WHAT THE TASK ASKS ▸ Exact reproduction required: the lines below from the line with "assign word_base = perf_read" to the line with "logic [POWER_STATE_W-1:0] power_state_next;", both ends included, and no others.
#### ENTRIES PROVIDED
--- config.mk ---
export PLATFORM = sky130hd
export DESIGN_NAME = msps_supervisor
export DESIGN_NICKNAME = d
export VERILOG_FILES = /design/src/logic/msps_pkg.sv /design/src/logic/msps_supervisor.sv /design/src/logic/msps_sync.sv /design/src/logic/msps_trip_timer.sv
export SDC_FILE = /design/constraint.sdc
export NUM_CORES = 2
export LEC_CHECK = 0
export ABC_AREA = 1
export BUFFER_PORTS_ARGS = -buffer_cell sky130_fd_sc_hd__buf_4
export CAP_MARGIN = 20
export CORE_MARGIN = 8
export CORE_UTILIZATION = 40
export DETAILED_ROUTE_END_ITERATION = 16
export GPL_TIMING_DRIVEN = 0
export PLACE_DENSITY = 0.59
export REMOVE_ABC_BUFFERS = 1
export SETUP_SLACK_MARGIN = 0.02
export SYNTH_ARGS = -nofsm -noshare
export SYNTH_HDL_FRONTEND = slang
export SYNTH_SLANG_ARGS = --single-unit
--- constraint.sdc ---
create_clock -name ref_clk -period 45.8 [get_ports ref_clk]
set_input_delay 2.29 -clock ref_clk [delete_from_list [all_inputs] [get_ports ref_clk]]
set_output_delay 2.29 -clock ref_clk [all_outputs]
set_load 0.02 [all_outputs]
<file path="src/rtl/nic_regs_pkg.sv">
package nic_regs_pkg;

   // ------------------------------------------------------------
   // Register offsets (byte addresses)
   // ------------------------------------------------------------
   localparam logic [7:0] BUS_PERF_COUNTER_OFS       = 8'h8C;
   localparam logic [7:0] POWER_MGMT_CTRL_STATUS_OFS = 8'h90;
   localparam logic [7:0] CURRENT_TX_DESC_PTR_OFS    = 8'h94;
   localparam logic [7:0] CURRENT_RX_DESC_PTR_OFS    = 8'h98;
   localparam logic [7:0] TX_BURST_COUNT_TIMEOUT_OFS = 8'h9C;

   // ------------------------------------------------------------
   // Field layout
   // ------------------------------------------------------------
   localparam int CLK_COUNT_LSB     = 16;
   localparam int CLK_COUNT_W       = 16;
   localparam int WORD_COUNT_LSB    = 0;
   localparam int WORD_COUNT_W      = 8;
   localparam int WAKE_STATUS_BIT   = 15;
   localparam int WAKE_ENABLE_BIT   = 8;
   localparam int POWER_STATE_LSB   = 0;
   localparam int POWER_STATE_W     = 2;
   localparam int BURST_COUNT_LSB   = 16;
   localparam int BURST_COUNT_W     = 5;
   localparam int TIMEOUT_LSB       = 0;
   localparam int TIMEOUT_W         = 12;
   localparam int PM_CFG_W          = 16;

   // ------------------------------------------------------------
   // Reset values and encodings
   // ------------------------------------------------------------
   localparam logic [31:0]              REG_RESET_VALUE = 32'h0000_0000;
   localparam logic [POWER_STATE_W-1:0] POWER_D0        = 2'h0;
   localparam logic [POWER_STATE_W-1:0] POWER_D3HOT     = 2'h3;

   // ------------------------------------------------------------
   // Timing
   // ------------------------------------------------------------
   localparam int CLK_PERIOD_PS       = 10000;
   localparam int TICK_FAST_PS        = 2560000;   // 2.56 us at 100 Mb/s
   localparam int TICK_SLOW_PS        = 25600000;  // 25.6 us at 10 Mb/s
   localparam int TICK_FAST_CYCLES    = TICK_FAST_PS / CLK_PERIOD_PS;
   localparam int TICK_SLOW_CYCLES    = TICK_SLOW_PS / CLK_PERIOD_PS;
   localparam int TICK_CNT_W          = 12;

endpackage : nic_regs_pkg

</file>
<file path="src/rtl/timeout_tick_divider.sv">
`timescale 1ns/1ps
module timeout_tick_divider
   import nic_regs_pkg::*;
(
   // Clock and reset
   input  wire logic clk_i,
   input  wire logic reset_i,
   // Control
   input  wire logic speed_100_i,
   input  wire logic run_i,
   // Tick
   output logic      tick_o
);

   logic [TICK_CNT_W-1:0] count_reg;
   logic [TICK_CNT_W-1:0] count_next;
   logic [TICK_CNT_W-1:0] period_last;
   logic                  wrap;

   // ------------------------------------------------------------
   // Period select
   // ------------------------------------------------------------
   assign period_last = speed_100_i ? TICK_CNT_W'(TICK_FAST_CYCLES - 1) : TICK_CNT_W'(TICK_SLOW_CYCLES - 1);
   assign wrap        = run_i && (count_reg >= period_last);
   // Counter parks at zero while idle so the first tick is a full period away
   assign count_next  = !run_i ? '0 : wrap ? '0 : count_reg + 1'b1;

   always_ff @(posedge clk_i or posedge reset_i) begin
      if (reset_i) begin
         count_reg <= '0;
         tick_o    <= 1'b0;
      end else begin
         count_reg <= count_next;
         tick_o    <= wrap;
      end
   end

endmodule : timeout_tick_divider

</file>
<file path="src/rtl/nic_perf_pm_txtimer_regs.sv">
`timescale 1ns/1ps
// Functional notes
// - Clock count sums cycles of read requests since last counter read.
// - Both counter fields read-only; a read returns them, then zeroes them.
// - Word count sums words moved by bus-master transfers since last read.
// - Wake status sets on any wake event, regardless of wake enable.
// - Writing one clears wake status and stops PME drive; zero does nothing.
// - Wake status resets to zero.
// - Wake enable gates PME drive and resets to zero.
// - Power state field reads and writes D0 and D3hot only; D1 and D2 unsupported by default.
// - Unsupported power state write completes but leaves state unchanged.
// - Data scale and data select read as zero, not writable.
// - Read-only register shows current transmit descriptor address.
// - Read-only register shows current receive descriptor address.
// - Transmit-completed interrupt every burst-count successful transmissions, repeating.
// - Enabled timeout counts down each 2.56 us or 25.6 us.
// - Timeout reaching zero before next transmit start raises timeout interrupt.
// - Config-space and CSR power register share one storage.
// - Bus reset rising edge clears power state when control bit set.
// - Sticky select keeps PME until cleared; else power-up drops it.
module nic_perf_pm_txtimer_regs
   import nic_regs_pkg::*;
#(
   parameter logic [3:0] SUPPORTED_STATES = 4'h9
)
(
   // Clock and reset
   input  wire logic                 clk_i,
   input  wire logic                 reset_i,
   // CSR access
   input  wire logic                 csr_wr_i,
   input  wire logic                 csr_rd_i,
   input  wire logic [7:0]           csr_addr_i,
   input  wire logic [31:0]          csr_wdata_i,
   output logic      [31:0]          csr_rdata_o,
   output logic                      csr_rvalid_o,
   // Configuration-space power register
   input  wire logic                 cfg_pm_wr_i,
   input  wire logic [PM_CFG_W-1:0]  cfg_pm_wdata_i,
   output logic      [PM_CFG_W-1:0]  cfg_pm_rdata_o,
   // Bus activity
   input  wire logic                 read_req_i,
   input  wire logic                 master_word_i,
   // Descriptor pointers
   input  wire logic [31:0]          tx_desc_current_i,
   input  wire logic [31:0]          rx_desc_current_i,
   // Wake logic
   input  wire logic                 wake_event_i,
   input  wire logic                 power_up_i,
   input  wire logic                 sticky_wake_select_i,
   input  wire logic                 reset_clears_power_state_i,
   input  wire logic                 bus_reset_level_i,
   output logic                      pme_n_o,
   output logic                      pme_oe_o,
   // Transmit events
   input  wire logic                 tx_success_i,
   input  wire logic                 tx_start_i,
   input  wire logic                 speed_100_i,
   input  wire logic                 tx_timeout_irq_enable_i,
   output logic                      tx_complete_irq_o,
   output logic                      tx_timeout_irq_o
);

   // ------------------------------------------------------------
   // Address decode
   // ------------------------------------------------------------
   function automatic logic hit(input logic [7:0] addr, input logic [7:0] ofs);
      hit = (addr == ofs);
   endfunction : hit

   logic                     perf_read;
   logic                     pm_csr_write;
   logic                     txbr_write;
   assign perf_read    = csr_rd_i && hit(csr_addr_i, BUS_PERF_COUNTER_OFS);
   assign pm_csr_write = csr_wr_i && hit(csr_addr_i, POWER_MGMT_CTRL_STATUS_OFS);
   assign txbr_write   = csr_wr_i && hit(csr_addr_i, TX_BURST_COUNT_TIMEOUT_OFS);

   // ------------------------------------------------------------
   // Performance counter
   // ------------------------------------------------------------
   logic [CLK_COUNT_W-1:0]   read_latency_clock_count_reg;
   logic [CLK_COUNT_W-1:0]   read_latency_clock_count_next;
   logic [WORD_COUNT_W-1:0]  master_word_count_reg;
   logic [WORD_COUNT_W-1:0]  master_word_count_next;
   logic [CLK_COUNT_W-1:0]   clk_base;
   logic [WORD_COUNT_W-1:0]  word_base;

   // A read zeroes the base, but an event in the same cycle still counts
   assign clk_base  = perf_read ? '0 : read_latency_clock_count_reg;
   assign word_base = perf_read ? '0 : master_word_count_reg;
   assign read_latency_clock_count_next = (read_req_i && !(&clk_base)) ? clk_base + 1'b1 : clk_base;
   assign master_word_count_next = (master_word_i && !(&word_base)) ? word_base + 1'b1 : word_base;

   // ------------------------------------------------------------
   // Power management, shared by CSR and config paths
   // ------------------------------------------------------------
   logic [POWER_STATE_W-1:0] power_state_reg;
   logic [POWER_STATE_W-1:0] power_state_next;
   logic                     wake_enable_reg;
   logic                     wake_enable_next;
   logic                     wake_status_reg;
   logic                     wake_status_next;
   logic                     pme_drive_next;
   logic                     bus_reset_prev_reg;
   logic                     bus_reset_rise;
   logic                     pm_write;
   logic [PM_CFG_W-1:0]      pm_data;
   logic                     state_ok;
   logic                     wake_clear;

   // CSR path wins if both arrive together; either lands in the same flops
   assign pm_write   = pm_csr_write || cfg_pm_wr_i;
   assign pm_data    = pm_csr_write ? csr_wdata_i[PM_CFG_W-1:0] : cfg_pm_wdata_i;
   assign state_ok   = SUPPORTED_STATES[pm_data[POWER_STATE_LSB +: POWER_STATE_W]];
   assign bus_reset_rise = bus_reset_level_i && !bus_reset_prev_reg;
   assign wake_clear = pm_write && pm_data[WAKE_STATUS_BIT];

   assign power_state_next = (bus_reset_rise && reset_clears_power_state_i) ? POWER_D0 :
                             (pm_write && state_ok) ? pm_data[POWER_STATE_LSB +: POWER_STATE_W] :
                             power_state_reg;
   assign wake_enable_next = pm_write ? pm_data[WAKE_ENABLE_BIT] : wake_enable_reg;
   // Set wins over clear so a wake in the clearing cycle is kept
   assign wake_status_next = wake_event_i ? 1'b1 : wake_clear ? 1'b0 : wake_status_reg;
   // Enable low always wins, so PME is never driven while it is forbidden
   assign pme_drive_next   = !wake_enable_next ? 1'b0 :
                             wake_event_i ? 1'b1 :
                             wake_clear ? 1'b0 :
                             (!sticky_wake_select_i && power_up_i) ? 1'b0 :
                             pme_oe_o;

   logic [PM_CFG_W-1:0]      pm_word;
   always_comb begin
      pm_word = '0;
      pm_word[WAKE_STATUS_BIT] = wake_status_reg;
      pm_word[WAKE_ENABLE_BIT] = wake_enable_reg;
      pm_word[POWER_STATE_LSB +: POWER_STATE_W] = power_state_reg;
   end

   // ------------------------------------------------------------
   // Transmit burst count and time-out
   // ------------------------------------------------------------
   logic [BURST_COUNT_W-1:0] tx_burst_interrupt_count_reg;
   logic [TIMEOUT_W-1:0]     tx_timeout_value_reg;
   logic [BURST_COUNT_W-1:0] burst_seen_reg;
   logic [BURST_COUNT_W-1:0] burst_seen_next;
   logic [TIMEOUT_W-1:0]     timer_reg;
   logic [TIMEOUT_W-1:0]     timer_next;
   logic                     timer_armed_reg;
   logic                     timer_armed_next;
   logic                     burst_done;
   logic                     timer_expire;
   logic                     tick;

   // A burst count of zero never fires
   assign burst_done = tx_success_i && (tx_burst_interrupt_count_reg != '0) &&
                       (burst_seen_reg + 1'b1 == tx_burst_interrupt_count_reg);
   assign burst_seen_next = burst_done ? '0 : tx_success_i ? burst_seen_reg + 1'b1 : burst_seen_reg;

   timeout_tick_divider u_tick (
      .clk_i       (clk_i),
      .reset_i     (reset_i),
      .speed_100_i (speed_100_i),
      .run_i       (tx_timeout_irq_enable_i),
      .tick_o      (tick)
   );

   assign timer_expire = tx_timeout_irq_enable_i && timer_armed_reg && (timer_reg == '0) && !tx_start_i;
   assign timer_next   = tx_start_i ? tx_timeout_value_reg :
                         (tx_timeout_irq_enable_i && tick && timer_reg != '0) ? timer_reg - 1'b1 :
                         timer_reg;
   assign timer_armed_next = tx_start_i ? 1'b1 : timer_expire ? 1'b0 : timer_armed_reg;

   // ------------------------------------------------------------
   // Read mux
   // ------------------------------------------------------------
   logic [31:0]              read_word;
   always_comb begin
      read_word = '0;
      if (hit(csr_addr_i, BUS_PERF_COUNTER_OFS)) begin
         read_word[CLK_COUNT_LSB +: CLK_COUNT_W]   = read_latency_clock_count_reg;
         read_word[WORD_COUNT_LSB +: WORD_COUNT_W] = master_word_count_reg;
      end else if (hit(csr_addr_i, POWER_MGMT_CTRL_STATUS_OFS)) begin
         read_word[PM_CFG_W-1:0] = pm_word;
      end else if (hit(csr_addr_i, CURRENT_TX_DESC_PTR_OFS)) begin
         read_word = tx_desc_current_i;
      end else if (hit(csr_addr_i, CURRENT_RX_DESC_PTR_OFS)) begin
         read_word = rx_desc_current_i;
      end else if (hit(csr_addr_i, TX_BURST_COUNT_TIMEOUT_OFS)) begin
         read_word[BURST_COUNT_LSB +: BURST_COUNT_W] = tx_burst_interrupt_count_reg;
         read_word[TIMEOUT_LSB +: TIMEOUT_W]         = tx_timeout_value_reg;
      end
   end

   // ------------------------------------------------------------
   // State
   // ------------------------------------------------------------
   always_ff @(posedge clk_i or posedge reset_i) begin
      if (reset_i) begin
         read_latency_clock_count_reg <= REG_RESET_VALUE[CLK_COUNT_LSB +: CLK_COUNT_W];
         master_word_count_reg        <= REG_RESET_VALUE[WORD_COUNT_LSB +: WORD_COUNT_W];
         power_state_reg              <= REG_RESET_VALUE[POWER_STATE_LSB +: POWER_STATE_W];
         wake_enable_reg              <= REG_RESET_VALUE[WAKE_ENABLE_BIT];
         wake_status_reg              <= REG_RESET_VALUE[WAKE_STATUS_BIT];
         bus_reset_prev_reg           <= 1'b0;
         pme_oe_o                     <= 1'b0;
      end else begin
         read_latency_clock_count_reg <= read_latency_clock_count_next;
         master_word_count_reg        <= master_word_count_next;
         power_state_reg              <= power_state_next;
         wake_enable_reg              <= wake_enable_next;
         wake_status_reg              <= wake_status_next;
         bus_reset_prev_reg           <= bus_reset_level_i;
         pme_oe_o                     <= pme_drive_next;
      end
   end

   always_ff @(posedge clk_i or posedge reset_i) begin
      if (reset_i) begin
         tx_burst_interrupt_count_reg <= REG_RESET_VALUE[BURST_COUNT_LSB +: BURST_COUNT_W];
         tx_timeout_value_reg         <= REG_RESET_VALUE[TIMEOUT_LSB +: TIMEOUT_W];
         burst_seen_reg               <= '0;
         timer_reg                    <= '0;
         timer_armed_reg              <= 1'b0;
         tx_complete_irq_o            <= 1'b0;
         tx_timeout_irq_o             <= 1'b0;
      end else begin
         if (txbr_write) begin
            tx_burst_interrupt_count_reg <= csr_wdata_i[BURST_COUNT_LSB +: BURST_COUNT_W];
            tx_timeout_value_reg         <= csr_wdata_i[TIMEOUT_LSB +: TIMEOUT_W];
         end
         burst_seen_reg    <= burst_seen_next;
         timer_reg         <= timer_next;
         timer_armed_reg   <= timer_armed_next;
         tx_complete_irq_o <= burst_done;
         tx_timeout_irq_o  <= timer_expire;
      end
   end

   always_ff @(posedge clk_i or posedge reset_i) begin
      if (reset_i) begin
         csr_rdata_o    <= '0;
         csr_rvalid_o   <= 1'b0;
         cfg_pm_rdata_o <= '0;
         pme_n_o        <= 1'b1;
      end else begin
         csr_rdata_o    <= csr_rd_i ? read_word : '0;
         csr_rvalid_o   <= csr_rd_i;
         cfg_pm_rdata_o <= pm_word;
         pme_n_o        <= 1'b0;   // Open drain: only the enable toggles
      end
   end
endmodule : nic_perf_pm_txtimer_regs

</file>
########
SOLUTION TO THE PROBLEM ▸
   assign word_base = perf_read ? '0 : master_word_count_reg;
   assign read_latency_clock_count_next = (read_req_i && !(&clk_base)) ? clk_base + 1'b1 : clk_base;
   assign master_word_count_next = (master_word_i && !(&word_base)) ? word_base + 1'b1 : word_base;

   // ------------------------------------------------------------
   // Power management, shared by CSR and config paths
   // ------------------------------------------------------------
   logic [POWER_STATE_W-1:0] power_state_reg;
   logic [POWER_STATE_W-1:0] power_state_next;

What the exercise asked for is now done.